Improving Biomanufacturing Workforce Training Programs

The demand for technicians and managers with expertise and skills in biomanufacturing is far-reaching.
  • Vicki Glaser

The bioeconomy comprises more than 2% of the US Gross Domestic Product (GDP), led by the industrial biotechnology sub-sector, which accounted for at least $115 billion in US 2010 revenues.1 While other sub-sectors of the bioeconomy continue their rapid growth—including genetically modified crops, with 2010 revenues of nearly $110 billion, and biopharmaceuticals, which brought in about $75 billion in 2010—industrial biotechnology, which encompasses biobased fuels, materials, and chemicals, as well as industrial enzymes, has experienced the most rapid growth in the bioeconomy and is likely to continue this trend.1 This scenario extends beyond the US and is evident in developing and developed countries.2

In the US, California is an example of how growth in industrial biotechnology is impacting the bioeconomy. Employment in the industrial biotechnology sector in California increased by 632% from 2006–2011, according to a survey conducted by the northern and southern California biotechnology trade organizations, BayBio and BIOCOM, respectively. Baseline figures were admittedly low, with 18 of the 33 companies participating in the survey reporting zero employees in 2006. But that does not diminish the substantial growth among this group of 18 fledgling companies to a total of 3,254 jobs 5 years later. The other 15 more established companies surveyed reported a total workforce increase of 75% over the 5-year period.

Growth of the biofuels and biobased chemicals and materials industries is escalating and accelerating, even if not at the pace or degree initially projected or hoped for. This year has seen the emergence of the first demonstration-scale cellulosic ethanol biorefineries. KiOR (Pasadena, TX) announced the initial shipments of cellulosic diesel from its first commercial-scale facility in Columbus, MS, in March.

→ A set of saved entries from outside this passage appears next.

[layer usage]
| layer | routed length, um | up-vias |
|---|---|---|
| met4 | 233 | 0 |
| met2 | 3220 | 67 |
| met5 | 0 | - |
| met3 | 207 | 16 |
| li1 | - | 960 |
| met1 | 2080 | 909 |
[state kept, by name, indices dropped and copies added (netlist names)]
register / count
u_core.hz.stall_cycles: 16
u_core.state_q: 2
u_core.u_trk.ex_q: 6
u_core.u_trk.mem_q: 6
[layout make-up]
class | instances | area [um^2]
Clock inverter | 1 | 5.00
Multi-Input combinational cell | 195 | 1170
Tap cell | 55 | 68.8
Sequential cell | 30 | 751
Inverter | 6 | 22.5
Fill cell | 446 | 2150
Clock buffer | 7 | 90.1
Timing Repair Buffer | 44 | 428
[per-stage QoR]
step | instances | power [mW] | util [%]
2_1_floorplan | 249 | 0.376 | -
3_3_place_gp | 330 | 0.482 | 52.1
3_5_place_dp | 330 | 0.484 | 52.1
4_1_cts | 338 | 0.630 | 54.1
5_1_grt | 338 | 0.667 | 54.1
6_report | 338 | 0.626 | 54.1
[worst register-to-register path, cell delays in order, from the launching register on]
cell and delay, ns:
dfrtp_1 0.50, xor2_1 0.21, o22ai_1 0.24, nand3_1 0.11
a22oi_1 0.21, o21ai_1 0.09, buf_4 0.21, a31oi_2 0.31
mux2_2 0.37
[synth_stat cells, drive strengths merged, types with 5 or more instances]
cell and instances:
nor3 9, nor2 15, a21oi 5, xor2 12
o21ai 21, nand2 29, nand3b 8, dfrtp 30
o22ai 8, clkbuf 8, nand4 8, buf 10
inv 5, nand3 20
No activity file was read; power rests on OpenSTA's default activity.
## src/rtl/envelope_pkg.sv

```systemverilog
// Shared types and helpers for the ADSR envelope generator.
// Also used by the ENVELOPE_EXP_DECAY_EN build.
package envelope_pkg;

  typedef enum logic [2:0] {
    ST_OFF     = 3'd0,
    ST_ATTACK  = 3'd1,
    ST_DECAY   = 3'd2,
    ST_SUSTAIN = 3'd3,
    ST_RELEASE = 3'd4
  } env_state_t;

  // Per-sample linear step: code 0 moves half of full scale, each code halves it.
  function automatic logic [31:0] inc(input logic [3:0] code, input int unsigned acc_bits);
    return 32'd1 << (acc_bits - 32'd1 - 32'(code));
  endfunction

  function automatic logic [7:0] sustain_level(input logic [3:0] code);
    return {code, code};
  endfunction

endpackage

```

## src/rtl/envelope_rate_lut.sv

```systemverilog
// Maps a 4-bit rate code to an ACC_BITS-wide linear accumulator step.
module envelope_rate_lut
  import envelope_pkg::*;
#(
  parameter int unsigned ACC_BITS = 20
) (
  input  logic [3:0]          i_code,
  output logic [ACC_BITS-1:0] o_inc
);

  assign o_inc = ACC_BITS'(inc(i_code, ACC_BITS));

endmodule

```

## src/rtl/envelope_adsr.sv

```systemverilog
// ADSR envelope generator advancing once per sample_en strobe.
// `define ENVELOPE_EXP_DECAY_EN for exponential decay/release. The release rate port is named
// rel because release is a reserved word.
module envelope_adsr
  import envelope_pkg::*;
#(
  parameter int unsigned ACC_BITS = 20
) (
  input  logic       clk,
  input  logic       rst,
  input  logic       sample_en,
  input  logic       gate,
  input  logic [3:0] attack,
  input  logic [3:0] decay,
  input  logic [3:0] rel,
  input  logic [3:0] sustain,
  output logic [7:0] amplitude,
  output logic       busy
);

  localparam logic [ACC_BITS-1:0] ACC_FULL = {ACC_BITS{1'b1}};
  localparam logic [ACC_BITS-1:0] ACC_ZERO = {ACC_BITS{1'b0}};

  env_state_t          r_state;
  env_state_t          w_state_nxt;
  logic [ACC_BITS-1:0] r_acc;
  logic [ACC_BITS-1:0] w_acc_nxt;
  logic                r_gate_prev;
  logic [7:0]          r_amplitude;
  logic                r_busy;

  logic [ACC_BITS-1:0] w_inc_a;
  logic [ACC_BITS-1:0] w_inc_d;
  logic [ACC_BITS-1:0] w_inc_r;
  logic [ACC_BITS-1:0] w_sus;
  logic [ACC_BITS-1:0] w_dec_step;
  logic [ACC_BITS-1:0] w_rel_step;
  logic [ACC_BITS:0]   w_att_sum;
  logic [ACC_BITS:0]   w_dec_diff;
  logic [ACC_BITS:0]   w_rel_diff;
  logic [ACC_BITS-1:0] w_att_val;
  logic [ACC_BITS-1:0] w_rel_val;
  logic                w_rise;
  logic                w_fall;

  envelope_rate_lut #(.ACC_BITS(ACC_BITS)) u_lut_attack (.i_code(attack), .o_inc(w_inc_a));
  envelope_rate_lut #(.ACC_BITS(ACC_BITS)) u_lut_decay  (.i_code(decay),  .o_inc(w_inc_d));
  envelope_rate_lut #(.ACC_BITS(ACC_BITS)) u_lut_rel    (.i_code(rel),    .o_inc(w_inc_r));

  assign w_sus = {sustain_level(sustain), {(ACC_BITS-8){1'b0}}};

`ifdef ENVELOPE_EXP_DECAY_EN
  // Step shrinks with distance to target; the +1 guarantees the target is reached.
  function automatic logic [ACC_BITS-1:0] exp_step(input logic [ACC_BITS-1:0] acc,
                                                   input logic [ACC_BITS-1:0] tgt,
                                                   input logic [3:0]          code);
    logic [ACC_BITS-1:0] diff;
    diff = (acc > tgt) ? (acc - tgt) : ACC_ZERO;
    return (diff >> (4'd1 + {1'b0, code[3:1]})) + {{(ACC_BITS-1){1'b0}}, 1'b1};
  endfunction

  assign w_dec_step = exp_step(r_acc, w_sus, decay);
  assign w_rel_step = exp_step(r_acc, ACC_ZERO, rel);
`else
  assign w_dec_step = w_inc_d;
  assign w_rel_step = w_inc_r;
`endif

  // One extra bit catches attack overflow and decay/release underflow.
  assign w_att_sum  = {1'b0, r_acc} + {1'b0, w_inc_a};
  assign w_dec_diff = {1'b0, r_acc} - {1'b0, w_dec_step};
  assign w_rel_diff = {1'b0, r_acc} - {1'b0, w_rel_step};
  assign w_att_val  = w_att_sum[ACC_BITS] ? ACC_FULL : w_att_sum[ACC_BITS-1:0];
  assign w_rel_val  = w_rel_diff[ACC_BITS] ? ACC_ZERO : w_rel_diff[ACC_BITS-1:0];

  assign w_rise = gate & ~r_gate_prev;
  assign w_fall = ~gate & r_gate_prev;

  // Next state/level for a sample; gate edges take priority over rate-driven moves.
  always_comb begin
    w_state_nxt = r_state;
    w_acc_nxt   = r_acc;
    if (w_rise && (r_state == ST_OFF || r_state == ST_RELEASE)) begin
      w_state_nxt = ST_ATTACK;
      w_acc_nxt   = w_att_val;
    end else if (w_fall && (r_state == ST_ATTACK || r_state == ST_DECAY ||
                            r_state == ST_SUSTAIN)) begin
      w_state_nxt = ST_RELEASE;
      w_acc_nxt   = w_rel_val;
    end else begin
      case (r_state)
        ST_OFF: begin
          w_acc_nxt = ACC_ZERO;
        end
        ST_ATTACK: begin
          w_acc_nxt = w_att_val;
          if (w_att_val == ACC_FULL) begin
            w_state_nxt = ST_DECAY;
          end else begin
            w_state_nxt = ST_ATTACK;
          end
        end
        ST_DECAY: begin
          if (w_dec_diff[ACC_BITS] || (w_dec_diff[ACC_BITS-1:0] <= w_sus)) begin
            w_acc_nxt   = w_sus;
            w_state_nxt = ST_SUSTAIN;
          end else begin
            w_acc_nxt   = w_dec_diff[ACC_BITS-1:0];
          end
        end
        ST_SUSTAIN: begin
          w_acc_nxt = w_sus;
        end
        ST_RELEASE: begin
          if (w_rel_diff[ACC_BITS] || (w_rel_diff[ACC_BITS-1:0] == ACC_ZERO)) begin
            w_acc_nxt   = ACC_ZERO;
            w_state_nxt = ST_OFF;
          end else begin
            w_acc_nxt   = w_rel_diff[ACC_BITS-1:0];
          end
        end
        default: begin
          w_acc_nxt   = ACC_ZERO;
          w_state_nxt = ST_OFF;
        end
      endcase
    end
  end

  // State, level, gate history and registered outputs advance only on sample strobes.
  always_ff @(posedge clk) begin
    if (rst) begin
      r_state     <= ST_OFF;
      r_acc       <= ACC_ZERO;
      r_gate_prev <= 1'b0;
      r_amplitude <= 8'd0;
      r_busy      <= 1'b0;
    end else if (sample_en) begin
      r_state     <= w_state_nxt;
      r_acc       <= w_acc_nxt;
      r_gate_prev <= gate;
      r_amplitude <= w_acc_nxt[ACC_BITS-1 -: 8];
      r_busy      <= (w_state_nxt != ST_OFF);
    end
  end

  assign amplitude = r_amplitude;
  assign busy      = r_busy;

endmodule
```

## config.mk

```make
export PLATFORM = sky130hd
export DESIGN_NAME = envelope_adsr
export DESIGN_NICKNAME = d
export VERILOG_FILES = /design/src/rtl/envelope_pkg.sv /design/src/rtl/envelope_rate_lut.sv /design/src/rtl/envelope_adsr.sv
export SDC_FILE = /design/constraint.sdc
export NUM_CORES = 1
export LEC_CHECK = 0
export CELL_PAD_IN_SITES_DETAIL_PLACEMENT = 2
export CELL_PAD_IN_SITES_GLOBAL_PLACEMENT = 2
export CORE_MARGIN = 8
export CORE_UTILIZATION = 38
export DETAILED_ROUTE_END_ITERATION = 10
export DONT_BUFFER_PORTS = 1
export GPL_ROUTABILITY_DRIVEN = 0
export PLACE_DENSITY_LB_ADDON = 0.1
export SLEW_MARGIN = 20
export SYNTH_ARGS = -nofsm -noshare
export SYNTH_HDL_FRONTEND = slang
export SYNTH_SLANG_ARGS = --single-unit
```

## constraint.sdc

```tcl
create_clock -name clk -period 8 [get_ports clk]
set_clock_uncertainty 0.15 [all_clocks]
set_input_delay 2 -clock clk [delete_from_list [all_inputs] [get_ports clk]]
set_output_delay 2 -clock clk [all_outputs]
set_load 0.01 [all_outputs]
```

# After elaboration in Yosys (flattened, before gate mapping)
# Index checks and enable logic that the tools add are counted.
dict set report word_totals {
  regBits 33
  latchBits 0
  mem_bits_rw 0
  romBits 0
  input_bits 20
  out_inout_bits 9
  word_cells 48
  mem_count 0
}
dict set report classes {
  n_addsub 6
  mul 0
  div 0
  n_lt_le_gt_ge 1
  eq_ne 5
  shift 3
  muxes 13
  bitwise 4
  reduce_logical 11
}
# cell n
set ops {}
lappend ops {{2-to-1 mux 20 bit} 6}
lappend ops {{<< shifter 1 x 32 -> 20 bit, first input constant} 3}
lappend ops {{one-hot mux 20 bit (4 select lines)} 1}
lappend ops {{subtractor 20 x 20 -> 21 bit} 2}
lappend ops {{adder 20 x 20 -> 21 bit} 1}
lappend ops {{== test 20 bit, second input constant} 1}
lappend ops {{<= comparator 20 bit} 1}
lappend ops {{logical NOT 20 bit} 1}
lappend ops {{subtractor 5 x 4 -> 6 bit, first input constant} 3}
lappend ops {{2-to-1 mux 3 bit} 4}
lappend ops {{one-hot mux 3 bit (4 select lines)} 1}
lappend ops {{== test 3 x 2 -> 1 bit, second input constant} 2}
lappend ops {{logical OR 1 bit} 5}
lappend ops {{== test 3 x 1 -> 1 bit, second input constant} 1}
lappend ops {{== test 3 bit, second input constant} 1}
lappend ops {{logical NOT 3 bit} 1}
lappend ops {{nonzero test 3 bit} 1}
lappend ops {{AND 1 bit} 2}
lappend ops {{logical AND 1 bit} 2}
lappend ops {{2-to-1 mux 2 bit} 1}
lappend ops {{NOT 1 bit} 2}
lappend ops {{OR reduction 2 bit} 1}

# Longest topological paths before layout
dict set report depth {
  word_depth 10
  ltp_mapped 23
  mapped_depth_nobuf 22
}

# Modules after synthesis
# Synthesis repeated with hierarchy kept, for this count alone.
dict set report unflattened {
  cells_unflattened 888
  hier_area_um2 6329.8
}
# module instances cells_each area_each_um2 seq_area_each_um2
set modules_own_cells {}
lappend modules_own_cells {envelope_adsr 1 795 5774.3 500.5}
lappend modules_own_cells {envelope_rate_lut 3 31 185.2 0.0}

# Least setup slack after synthesis
# OpenSTA, ideal clock, no wires.
dict set report synth_path {
  path_type {input -> register}
  start {in decay[2]}
  end {reg r_state[0]}
  setup_ns 0.086
  t_arrival_ns 6.863
  required_ns 7.764
  setup_slack_ns 0.901
  stages 22
  path_buffers 1
  path_cell_list {inv_1 > ha_1 > nor3b_1 > nand3_1 > ha_1 > a21o_1 > a31o_1 > nor4_1 > o311a_1 > o31ai_1 > a311oi_1 > xnor2_1 > ha_1 > nand4_1 > or4_1 > nor3_2 > o2111ai_2 > nor4_4 > nor3_2 > buf_6 > or3_1 > a221oi_2}
}
dict set report synth_between {
  elab_chain_cells 9
}
# item line
set synth_rtl {}
lappend synth_rtl {{start: declaration} envelope_adsr.sv:14} ;# input logic [3:0] decay,
lappend synth_rtl {{subtractor 5 x 4 -> 6 bit (*)} envelope_pkg.sv:15} ;# return 32'd1 << (acc_bits - 32'd1 - 32'(code));
lappend synth_rtl {{<< shifter 1 x 32 -> 20 bit (*)} envelope_pkg.sv:15}
lappend synth_rtl {{subtractor 20 x 20 -> 21 bit (*)} envelope_adsr.sv:71} ;# assign w_dec_diff = {1'b0, r_acc} - {1'b0, w_dec_step};
lappend synth_rtl {{<= comparator 20 bit} envelope_adsr.sv:104} ;# if (w_dec_diff[ACC_BITS] || (w_dec_diff[ACC_BITS-1:0] <= w_sus)) begin
lappend synth_rtl {{logical OR 1 bit (*)} envelope_adsr.sv:104}
lappend synth_rtl {{2-to-1 mux 3 bit (*)} envelope_adsr.sv:104}
lappend synth_rtl {{one-hot mux 3 bit (4 select lines) (*)} envelope_adsr.sv:91} ;# case (r_state)
lappend synth_rtl {{2-to-1 mux 3 bit (*)} envelope_adsr.sv:86} ;# end else if (w_fall && (r_state == ST_ATTACK || r_state == ST_DECAY ||
lappend synth_rtl {{2-to-1 mux 3 bit (*)} envelope_adsr.sv:83} ;# if (w_rise && (r_state == ST_OFF || r_state == ST_RELEASE)) begin
lappend synth_rtl {{end signal: assignment} envelope_adsr.sv:139} ;# r_state <= w_state_nxt;
lappend synth_rtl {{end: declaration} envelope_adsr.sv:24} ;# env_state_t r_state;
# Mark *: on every way between the ends. The rest lies on a longest branch, timed or not.
# A chain may end at the register's enable or synchronous reset.

# Worst setup path after layout
dict set report layout_path {
  start {in decay[2]}
  end {reg r_acc[13]}
}
dict set report layout_between {
  elab_chain_cells 9
}
# item line
set layout_rtl {}
lappend layout_rtl {{subtractor 5 x 4 -> 6 bit (*)} envelope_pkg.sv:15}
lappend layout_rtl {{<< shifter 1 x 32 -> 20 bit (*)} envelope_pkg.sv:15}
lappend layout_rtl {{subtractor 20 x 20 -> 21 bit (*)} envelope_adsr.sv:71}
lappend layout_rtl {{<= comparator 20 bit} envelope_adsr.sv:104}
lappend layout_rtl {{logical OR 1 bit} envelope_adsr.sv:104}
lappend layout_rtl {{2-to-1 mux 20 bit (*)} envelope_adsr.sv:104}
lappend layout_rtl {{one-hot mux 20 bit (4 select lines) (*)} envelope_adsr.sv:91}
lappend layout_rtl {{2-to-1 mux 20 bit (*)} envelope_adsr.sv:86}
lappend layout_rtl {{2-to-1 mux 20 bit (*)} envelope_adsr.sv:83}
lappend layout_rtl {{end signal: assignment} envelope_adsr.sv:140} ;# r_acc <= w_acc_nxt;
lappend layout_rtl {{end: declaration} envelope_adsr.sv:26} ;# logic [ACC_BITS-1:0] r_acc;
# Marks and branches as above.

==> impl_metrics.toml <==
[run_status]
run_status = "complete, no violations"

[detailed_routing]
post_dr_vias_cell = 6.68
detailedRoute.firstIterationViolations = 348
avgRoutedWirePerCell_um = 26.6
drt_drc_violations_left = 0
drt_wl_total_mm = 26.3
drt-pass1-iter-count = 5
drtAntennaViolNets = 0
route.vias.total = 6611

[finish]
fraction_of_final_layout_cells_with_drive_strength_greater_than_1_pct = 4.61
multiInputGateArea_sq_um = 4960
layout.filler_cells = 1843
commonest_non_fill_non_tap_cell_in_the_layout = "nor2_1"
num_antenna_cells = 0
syn_to_final_growth_pct = 3.24
final_net_count = 897
finish.cell_count_without_fillers = 990
storage_cell_area_sq_um = 500
top_library_cells_by_usage_in_the_layout_fill_and_taps_aside = "95 x nor2_1, 88 x nand2_1, 71 x ha_1"
postLayoutCellArea_sq_um = 5940

[min_path]
hold_path_startpoint = "r_gate_prev"
timing.hold.worst_path_depth = 2
min_delay_worst_endpoint = "r_gate_prev"
hold_class = "reg2reg"

[cts]
tritoncts = "yes"
max-clock-path-buffers = 2
cts_inserted_buffers = 3
cts_hold_buffers = 0
cts.reportedPaths.clkPinSlew_ns = 0.07
htree_levels = 1
clk_latency_ns = 0.27
tritoncts_num_sinks = 25
ctsRootBufferMaster = "clkbuf_16"

[floorplan]
die_area_sq_um = 19300
design.portCount = 29
dieWidth_um = 139
rows = 45
design.core.area_sq_um = 15000
die_height_um = 139
floorplan.initialDensity_pct = 38.4

[grt]
global_route.overflow_total = 0
grt_max_degree = 29
grt_pass1_wl_mm = 41.3
grt_usage_pct = 26.6
grt_antenna_before_repair = 0
first_global_vias = 7110

[place]
postPlaceCellArea_sq_um = 5840
placement.setup.worst_slack_ns = -0.00341
place_hpwl_mm = 21.8
port_buffer_cells = 0
place_inst = 985

[pwr]
power.leakage_nw = 2.43
post-layout-total-power_mw = 0.794
worst_ir_drop_vdd_mv = 0.107
power-per-cell-area_nw_per_um2 = 134

[timing]
max_clock_freq_mhz = 134
post-route-min-period_ns = 7.44
max_slew.worst_pin.slew_ns = 0.876
final_critical_path_setup_slack_ns = 0.562
rsz0062_at_grt = "no"
hold-worst-slack_ns = 0.401
finalSetupViolCount = 0
hold_viol = 0
final.period_utilization_pct = 93.0
final_max_slew_viol_count = 0
slew_headroom_pct = 40.8

[synth]
synthesis.area_sq_um = 5750
number_of_flops_mapped_to_enable_cells_by_yosys = 0
synthesis.yosys.warnings = 0
synthesis.nets = 921
synth_async_sr_flop_share_pct = 0
synth.ff_latch_count = 25
synth_seq_area_share_pct = 8.70
postSynth.topFlopCell = "dfxtp_1"
synth.avg_cell_area_sq_um = 6.95
synth.distinct_cells = 81
syn_inst = 827

[setup_path]
rrSetupSlack_ns = 2.59
critical_path_peak_fanout = 11
regToRegEndpoint = "r_acc[13]"
reg2regPathDepth = 19
worst_setup_path_start_kind = "input port"
worst_ep_arrival_time_ns = 7.49
cp-startpoint = "decay[2]"
worst_setup_path_end_kind = "flop"
r2r_start = "r_acc[0]"
data_required_critical_path_ns = 8.05
critical_setup_path_class = "in2reg"

[run]
drv_cap = 0
routing by layer:
layer	global-route usage (%)	vias up	share of wire (%)
met5	0	-	0
met4	7.97	0	2.9
met3	2.51	47	5.0
met2	46.5	206	49
met1	33.8	3317	43
li1	-	3041	-
sequential cells by signal (all words and copies together) (netlist names):
| signal | count |
|---|---|
| r_acc | 20 |
| r_state | 3 |
| busy | 1 |
| r_gate_prev | 1 |
logic make-up (layout without fill, tap and decap cells):
group / Yosys count / count (layout) / synth area share (%)
simple gates: 342 / 342 / 29.9
buf+inv: 67 / 42 / 5.13
xor+xnor: 44 / 44 / 6.70
compound gates: 272 / 272 / 32.6
fa+ha+maj: 74 / 74 / 16.5
flops: 25 / 25 / 8.70
mux: 3 / 3 / 0.522
through the flow:
stage | utilization (%) | setup TNS [ns]
after floorplan | - | 0
after global placement | 39.0 | 0
after detailed placement | 39.0 | -0.00341
after CTS | 39.5 | 0
after global routing | 39.6 | 0
final | 39.6 | 0
worst max-delay path by stage:
stage	slack (ns)	depth (start not counted)	to
final	0.56	22	r_acc[13]
after global routing	0.11	22	r_acc[13]
after CTS	0.27	21	r_acc[5]
after detailed placement	-0.003	21	r_acc[5]
after global placement	0.25	21	r_acc[8]
after floorplan	0.90	22	r_state[0]
Yosys cell counts, drive strengths merged (4+ instances only):
cell / count / area share [%]
xnor2: 27 / 4.1
a31o: 4 / 0.61
nand4: 10 / 1.1
nand2b: 10 / 1.1
a21o: 28 / 3.7
nor3b: 8 / 1.0
ha: 71 / 15
dfxtp: 25 / 8.7
o31a: 7 / 1.1
nor2: 95 / 6.2
buf: 16 / 1.8
nand3: 23 / 2.0
a21oi: 60 / 5.2
a221oi: 8 / 1.3
a31oi: 18 / 2.0
o22ai: 6 / 0.65
a22oi: 6 / 0.87
nand2: 89 / 5.9
o211ai: 11 / 1.5
nor2b: 17 / 1.8
or3: 10 / 1.1
o21ai: 48 / 4.2
and2: 11 / 1.2
a2111oi: 12 / 1.8
clkbuf: 17 / 1.1
o221ai: 4 / 0.61
a311oi: 5 / 0.76
xor2: 17 / 2.6
o31ai: 9 / 1.2
a21boi: 4 / 0.52
or2: 6 / 0.65
a211oi: 10 / 1.3
inv: 34 / 2.2
and4: 4 / 0.61
nor3: 27 / 2.7
o21bai: 6 / 0.78
and3: 14 / 1.5
what timing repair did:
action | 4_1_cts | 5_1_grt
gates resized for setup | 0 | 2
buffers inserted | 0 | 1
endpoints found under the hold margin | 0 | 0
setup endpoints to repair | 0 | 9
power breakdown:
group          switching, mW  total [mW]  internal [mW]
combinational          0.334       0.521          0.187
sequential            0.0224       0.154          0.131
clock                 0.0515       0.120         0.0685
critical path, stage by stage:
cell       delay [ns]
inv_1            0.04
ha_1             0.37
nor3b_2          0.33
nand3_1          0.13
ha_1             0.36
a21o_1           0.19
a31o_1           0.24
nor4_1           0.38
o311a_1          0.26
o31ai_1          0.12
a311oi_1         0.33
xnor2_1          0.20
ha_1             0.33
nand4_1          0.08
or4_1            0.56
nor3_2           0.21
o2111ai_2        0.16
nor4_4           0.28
buf_4            0.19
nor3_2           0.10
or4_1            0.43
a31oi_1          0.16
area by class of cell:
cell class                 count  share of cell area (%)
clock buffer                   4                    1.33
multi-input combinational    735                    83.6
inverter                      34                    2.15
timing repair buffer           4                   0.506
sequential                    25                    8.43
tap                          188                    3.96
Power figures use the tool's default switching activity.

INEOS Bio (Rolle, Switzerland) announced the start of commercial-scale cellulosic ethanol production from vegetative and wood waste at its Indian River Bioenergy Center near Vero Beach, FL, in July. Beta Renewables (Tortona, Italy) commissioned its 13-million gallons per year (increasing to 20 million gallons per year) cellulosic ethanol plant in Crescentino, Italy, and DuPont (Wilmingon, DE) broke ground on a $200 million, 30-million gallon per year cellulosic ethanol facility in Nevada, IA, expected to be operational by mid- to late 2014.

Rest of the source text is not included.